The slanders against pregnancy centers come at a time of heightened tensions in Kansas, as many people and some churches supporting the “Value Them Both” constitutional amendment have reported their property stolen or vandalized. 

The amendment would require any laws regulating abortion to be passed through elected state representatives and state senators. 

“This is the opportunity to exercise what the Supreme Court decided on June 24,” said Ruth Tisdale, executive director of Advice & Aid Pregnancy Centers. 

“They decided the people of the state need to decide on this issue. And so here we are, Kansas at the forefront, about to put into practice what the court said back in June.” 

Because a 2019 Kansas Supreme Court ruling declared abortion to be an inherent right in the state’s constitution, current laws regulating abortion are now presumed to be unconstitutional and could be struck down by any court ruling. In fact, several already have been. 

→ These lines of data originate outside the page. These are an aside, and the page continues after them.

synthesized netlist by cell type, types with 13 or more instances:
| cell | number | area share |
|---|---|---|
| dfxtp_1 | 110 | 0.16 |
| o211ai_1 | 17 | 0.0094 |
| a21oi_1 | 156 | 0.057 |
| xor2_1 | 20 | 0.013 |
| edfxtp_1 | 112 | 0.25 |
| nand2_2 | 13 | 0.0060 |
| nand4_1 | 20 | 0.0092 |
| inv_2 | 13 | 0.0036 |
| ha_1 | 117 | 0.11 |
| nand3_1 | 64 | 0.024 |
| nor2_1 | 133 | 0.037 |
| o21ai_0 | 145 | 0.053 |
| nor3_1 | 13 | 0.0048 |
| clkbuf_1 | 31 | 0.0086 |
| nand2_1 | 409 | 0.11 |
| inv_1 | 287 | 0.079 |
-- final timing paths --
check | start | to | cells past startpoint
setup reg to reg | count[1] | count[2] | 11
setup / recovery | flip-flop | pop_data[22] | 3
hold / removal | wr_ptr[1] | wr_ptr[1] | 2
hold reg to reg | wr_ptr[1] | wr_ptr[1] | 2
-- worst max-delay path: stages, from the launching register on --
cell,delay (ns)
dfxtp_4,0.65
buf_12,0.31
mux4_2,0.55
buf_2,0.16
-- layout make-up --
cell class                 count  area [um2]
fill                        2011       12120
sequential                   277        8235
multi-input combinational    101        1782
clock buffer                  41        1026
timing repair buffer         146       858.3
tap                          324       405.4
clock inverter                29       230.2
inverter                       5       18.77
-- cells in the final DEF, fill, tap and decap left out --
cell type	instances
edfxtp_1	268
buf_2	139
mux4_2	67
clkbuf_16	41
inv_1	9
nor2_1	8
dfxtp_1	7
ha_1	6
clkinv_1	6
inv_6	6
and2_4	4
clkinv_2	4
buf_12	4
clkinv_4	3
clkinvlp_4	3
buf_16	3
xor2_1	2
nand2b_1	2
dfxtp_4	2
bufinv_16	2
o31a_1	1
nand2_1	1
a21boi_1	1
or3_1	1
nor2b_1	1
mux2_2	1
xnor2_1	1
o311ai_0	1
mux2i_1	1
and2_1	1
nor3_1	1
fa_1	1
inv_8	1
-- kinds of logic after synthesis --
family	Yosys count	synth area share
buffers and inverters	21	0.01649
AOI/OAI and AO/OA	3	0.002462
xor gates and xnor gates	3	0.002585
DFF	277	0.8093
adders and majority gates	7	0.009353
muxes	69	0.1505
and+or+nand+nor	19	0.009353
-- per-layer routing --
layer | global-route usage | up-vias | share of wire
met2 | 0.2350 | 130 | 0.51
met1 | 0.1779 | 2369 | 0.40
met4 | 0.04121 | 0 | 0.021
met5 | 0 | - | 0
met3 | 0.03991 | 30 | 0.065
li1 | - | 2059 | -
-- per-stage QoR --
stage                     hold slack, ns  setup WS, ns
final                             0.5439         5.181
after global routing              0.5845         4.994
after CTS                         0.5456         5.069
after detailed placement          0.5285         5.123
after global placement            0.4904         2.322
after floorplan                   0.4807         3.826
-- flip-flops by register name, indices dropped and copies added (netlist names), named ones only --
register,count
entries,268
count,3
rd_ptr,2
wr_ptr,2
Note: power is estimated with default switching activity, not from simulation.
<file path="config.mk">
export PLATFORM = sky130hd
export DESIGN_NAME = dbp_back_flat
export DESIGN_NICKNAME = d
export VERILOG_FILES = /design/src/rtl/core/dbp_pkg.sv /design/src/rtl/core/dbp_if.sv /design/src/rtl/core/dbp_back.sv /design/src/flat_wrapper.sv
export SDC_FILE = /design/constraint.sdc
export NUM_CORES = 1
export LEC_CHECK = 0
export BUFFER_PORTS_ARGS = -buffer_cell sky130_fd_sc_hd__buf_2
export CAP_MARGIN = 10
export CORE_MARGIN = 2
export CORE_UTILIZATION = 50
export CTS_CLUSTER_SIZE = 16
export DETAILED_ROUTE_END_ITERATION = 16
export GPL_ROUTABILITY_DRIVEN = 0
export HOLD_SLACK_MARGIN = 0.02
export PLACE_DENSITY = 0.75
export SYNTH_ARGS = -nofsm -noshare
export SYNTH_HDL_FRONTEND = slang
export SYNTH_SLANG_ARGS = --single-unit
</file>
<file path="constraint.sdc">
create_clock -name clk -period 4.97 [get_ports clk]
set_input_delay 0.2485 -clock clk [delete_from_list [all_inputs] [get_ports clk]]
set_output_delay 0.2485 -clock clk [all_outputs]
set_load 0.05 [all_outputs]
</file>
<file path="config.mk">
export PLATFORM = sky130hd
export DESIGN_NAME = rfid_ascii_hex_frame_parser_unit
export DESIGN_NICKNAME = d
export VERILOG_FILES = /design/src/design/rahfp_pkg.sv /design/src/design/rfid_ascii_hex_frame_parser_unit.sv /design/src/design/rahfp_byte_reg.sv /design/src/design/rahfp_deframer.sv /design/src/design/rahfp_out_reg.sv
export VERILOG_INCLUDE_DIRS = /design/src /design/src/design
export SDC_FILE = /design/constraint.sdc
export NUM_CORES = 1
export LEC_CHECK = 0
export BUFFER_PORTS_ARGS = -buffer_cell sky130_fd_sc_hd__buf_2
export CORE_MARGIN = 2
export CORE_UTILIZATION = 30
export CTS_CLUSTER_SIZE = 28
export DETAILED_ROUTE_END_ITERATION = 12
export HOLD_SLACK_MARGIN = 0.08
export SYNTH_ARGS = -nofsm -noshare
export SYNTH_HDL_FRONTEND = slang
export SYNTH_HIERARCHICAL = 1
export SYNTH_SLANG_ARGS = --single-unit
</file>
<file path="constraint.sdc">
create_clock -name clk -period 11.9 [get_ports clk]
set_input_delay 2.38 -clock clk [delete_from_list [all_inputs] [get_ports clk]]
set_output_delay 2.38 -clock clk [all_outputs]
set_load 0.02 [all_outputs]
</file>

Tisdale argued that if the amendment passes, the Legislature can work to confirm existing regulations such as parental notification, clinic and abortionist licensing, and restrictions on live dismemberment abortions. 

“We can all agree that any person deserves clean clinics, and wherever we go and get a procedure, that particular location is held to the same standard that another clinic is held to,” she said. 

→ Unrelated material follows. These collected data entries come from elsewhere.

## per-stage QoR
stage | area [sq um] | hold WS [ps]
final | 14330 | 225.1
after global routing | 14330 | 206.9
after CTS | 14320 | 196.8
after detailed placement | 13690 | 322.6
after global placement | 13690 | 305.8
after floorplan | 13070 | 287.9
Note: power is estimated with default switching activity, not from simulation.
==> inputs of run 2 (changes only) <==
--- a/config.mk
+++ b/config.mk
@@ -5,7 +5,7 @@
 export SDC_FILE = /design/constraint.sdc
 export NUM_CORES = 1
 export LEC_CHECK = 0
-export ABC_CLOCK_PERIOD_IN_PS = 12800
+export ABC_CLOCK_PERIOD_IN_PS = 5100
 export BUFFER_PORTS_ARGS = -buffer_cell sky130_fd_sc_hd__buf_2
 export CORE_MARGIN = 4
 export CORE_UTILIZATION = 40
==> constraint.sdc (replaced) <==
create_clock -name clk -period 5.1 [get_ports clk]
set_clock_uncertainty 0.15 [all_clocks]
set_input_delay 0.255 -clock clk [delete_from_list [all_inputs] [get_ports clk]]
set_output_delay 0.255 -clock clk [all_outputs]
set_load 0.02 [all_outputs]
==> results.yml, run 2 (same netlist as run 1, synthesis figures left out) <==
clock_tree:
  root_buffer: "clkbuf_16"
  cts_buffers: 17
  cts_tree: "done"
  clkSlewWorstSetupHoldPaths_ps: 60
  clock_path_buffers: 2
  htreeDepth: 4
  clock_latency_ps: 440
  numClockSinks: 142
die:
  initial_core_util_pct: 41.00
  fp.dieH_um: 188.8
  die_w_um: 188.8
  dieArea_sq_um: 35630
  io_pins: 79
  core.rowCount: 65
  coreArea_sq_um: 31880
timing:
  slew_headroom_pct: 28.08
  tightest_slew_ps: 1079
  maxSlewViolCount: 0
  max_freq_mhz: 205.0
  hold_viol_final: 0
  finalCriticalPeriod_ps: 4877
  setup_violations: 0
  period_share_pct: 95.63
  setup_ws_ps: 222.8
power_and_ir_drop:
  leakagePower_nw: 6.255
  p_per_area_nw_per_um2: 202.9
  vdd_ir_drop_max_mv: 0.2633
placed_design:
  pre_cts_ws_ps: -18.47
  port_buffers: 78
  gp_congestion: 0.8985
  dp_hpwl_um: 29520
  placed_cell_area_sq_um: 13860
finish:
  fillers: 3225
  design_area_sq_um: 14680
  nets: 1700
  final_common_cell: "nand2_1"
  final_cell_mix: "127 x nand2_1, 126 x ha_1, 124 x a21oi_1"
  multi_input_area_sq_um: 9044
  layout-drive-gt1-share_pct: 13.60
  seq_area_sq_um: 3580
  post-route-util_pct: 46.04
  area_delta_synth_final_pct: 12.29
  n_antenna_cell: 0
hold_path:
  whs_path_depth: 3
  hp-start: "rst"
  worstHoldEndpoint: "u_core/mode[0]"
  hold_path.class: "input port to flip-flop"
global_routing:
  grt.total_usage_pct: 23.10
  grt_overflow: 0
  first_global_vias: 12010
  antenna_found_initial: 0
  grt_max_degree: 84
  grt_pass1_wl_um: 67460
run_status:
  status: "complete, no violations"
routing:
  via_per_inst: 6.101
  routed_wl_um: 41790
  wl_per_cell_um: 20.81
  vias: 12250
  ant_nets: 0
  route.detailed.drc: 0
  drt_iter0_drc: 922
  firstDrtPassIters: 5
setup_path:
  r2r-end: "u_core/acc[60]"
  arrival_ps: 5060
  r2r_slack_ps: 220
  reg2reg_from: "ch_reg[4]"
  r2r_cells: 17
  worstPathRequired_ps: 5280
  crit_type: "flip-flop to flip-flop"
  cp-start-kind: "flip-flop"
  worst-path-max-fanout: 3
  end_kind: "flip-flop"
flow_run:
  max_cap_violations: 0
File: src/sv/csrspmv_pkg.sv
// Shared types, constants and helper functions for the sparse matrix-vector block.
// No dependencies; used by every module of the block.
`default_nettype none

package csrspmv_pkg;

   localparam int VEC_LEN_DEF = 4096;
   localparam int IDX_W       = 12;
   localparam int VAL_W       = 32;
   localparam int EPOCH_W     = 4;
   localparam int Q_DEPTH     = 4;
   localparam int PTR_W       = $clog2(Q_DEPTH);
   localparam int CNT_W       = $clog2(Q_DEPTH + 1);

   localparam logic [VAL_W-1:0]   QNAN      = 32'h7FC0_0000;
   localparam logic [EPOCH_W-1:0] EPOCH_MAX = {EPOCH_W{1'b1}};

   typedef enum logic [1:0] {
      CMD_CLEAR   = 2'd0,
      CMD_LOAD    = 2'd1,
      CMD_NONZERO = 2'd2,
      CMD_EMPTY   = 2'd3
   } cmd_type;

   typedef enum logic {
      FS_SWEEP,
      FS_RUN
   } front_state_type;

   // one unit of work for the arithmetic back end
   typedef struct packed {
      logic             empty_row;
      logic             last;
      logic [VAL_W-1:0] a;
      logic [VAL_W-1:0] b;
   } op_type;

   function automatic logic [4:0] lzc24(input logic [23:0] v);
      logic [4:0] n;
      logic       found;
      n     = 5'd24;
      found = 1'b0;
      for (int i = 23; i >= 0; i--) begin
         if (!found && v[i]) begin
            n     = 5'(23 - i);
            found = 1'b1;
         end
      end
      return n;
   endfunction

   function automatic logic [4:0] lzc27(input logic [26:0] v);
      logic [4:0] n;
      logic       found;
      n     = 5'd27;
      found = 1'b0;
      for (int i = 26; i >= 0; i--) begin
         if (!found && v[i]) begin
            n     = 5'(26 - i);
            found = 1'b1;
         end
      end
      return n;
   endfunction

endpackage

`default_nettype wire

File: src/sv/csrspmv_queue.sv
// Short register queue between front and back end.
// Depends on csrspmv_pkg.
`default_nettype none

module csrspmv_queue (
   input  wire                                clock,
   input  wire                                reset,
   input  wire                                push,
   input  csrspmv_pkg::op_type                push_op,
   input  wire                                pop,
   output csrspmv_pkg::op_type                head,
   output logic                               head_valid,
   output logic [csrspmv_pkg::CNT_W-1:0]      count
);

   csrspmv_pkg::op_type                  entry_ff [csrspmv_pkg::Q_DEPTH];
   logic [csrspmv_pkg::PTR_W-1:0]        wr_ff, wr_in;
   logic [csrspmv_pkg::PTR_W-1:0]        rd_ff, rd_in;
   logic [csrspmv_pkg::CNT_W-1:0]        cnt_ff, cnt_in;

   always_comb begin
      wr_in  = push ? wr_ff + csrspmv_pkg::PTR_W'(1) : wr_ff;
      rd_in  = pop  ? rd_ff + csrspmv_pkg::PTR_W'(1) : rd_ff;
      cnt_in = cnt_ff + csrspmv_pkg::CNT_W'(push) - csrspmv_pkg::CNT_W'(pop);
   end

   always_ff @(posedge clock) begin
      if (reset) begin
         wr_ff  <= '0;
         rd_ff  <= '0;
         cnt_ff <= '0;
      end else begin
         wr_ff  <= wr_in;
         rd_ff  <= rd_in;
         cnt_ff <= cnt_in;
      end
   end

   always_ff @(posedge clock) begin
      if (push) begin
         entry_ff[wr_ff] <= push_op;
      end
   end

   assign head       = entry_ff[rd_ff];
   assign head_valid = (cnt_ff != '0);
   assign count      = cnt_ff;

endmodule

`default_nettype wire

Tisdale also explained that the amendment could help safeguard informed consent, meaning that patients should have the right to know all potential side effects and long-term consequences of any medical procedure. 

“Why would we not want to do that for a woman who’s going to have an abortion?” she said. 

Common misconceptions

 While every pregnancy center is different, many people don’t know they exist or don’t understand the variety of community benefits they can provide – including healthcare, financial aid and social services. 

“People are misinformed and don’t know that many pregnancy centers actually have licensed nurses, or sometimes registered sonographers, on staff,” Tisdale said. “They run under the medical license of a physician in their city or area. So that is a huge misconception, that we don’t have any medical people doing medical services.” 

For example, Advice & Aid offers free pregnancy testing and limited obstetrical ultrasounds. It also provides STD and STI testing and treatment. Patients can schedule appointments with licensed social workers for additional assistance and get adoption referrals as needed. 

The clinic also provides abortion pill reversals and post-abortion assessments for women who have already terminated their pregnancies but are seeking help afterward. 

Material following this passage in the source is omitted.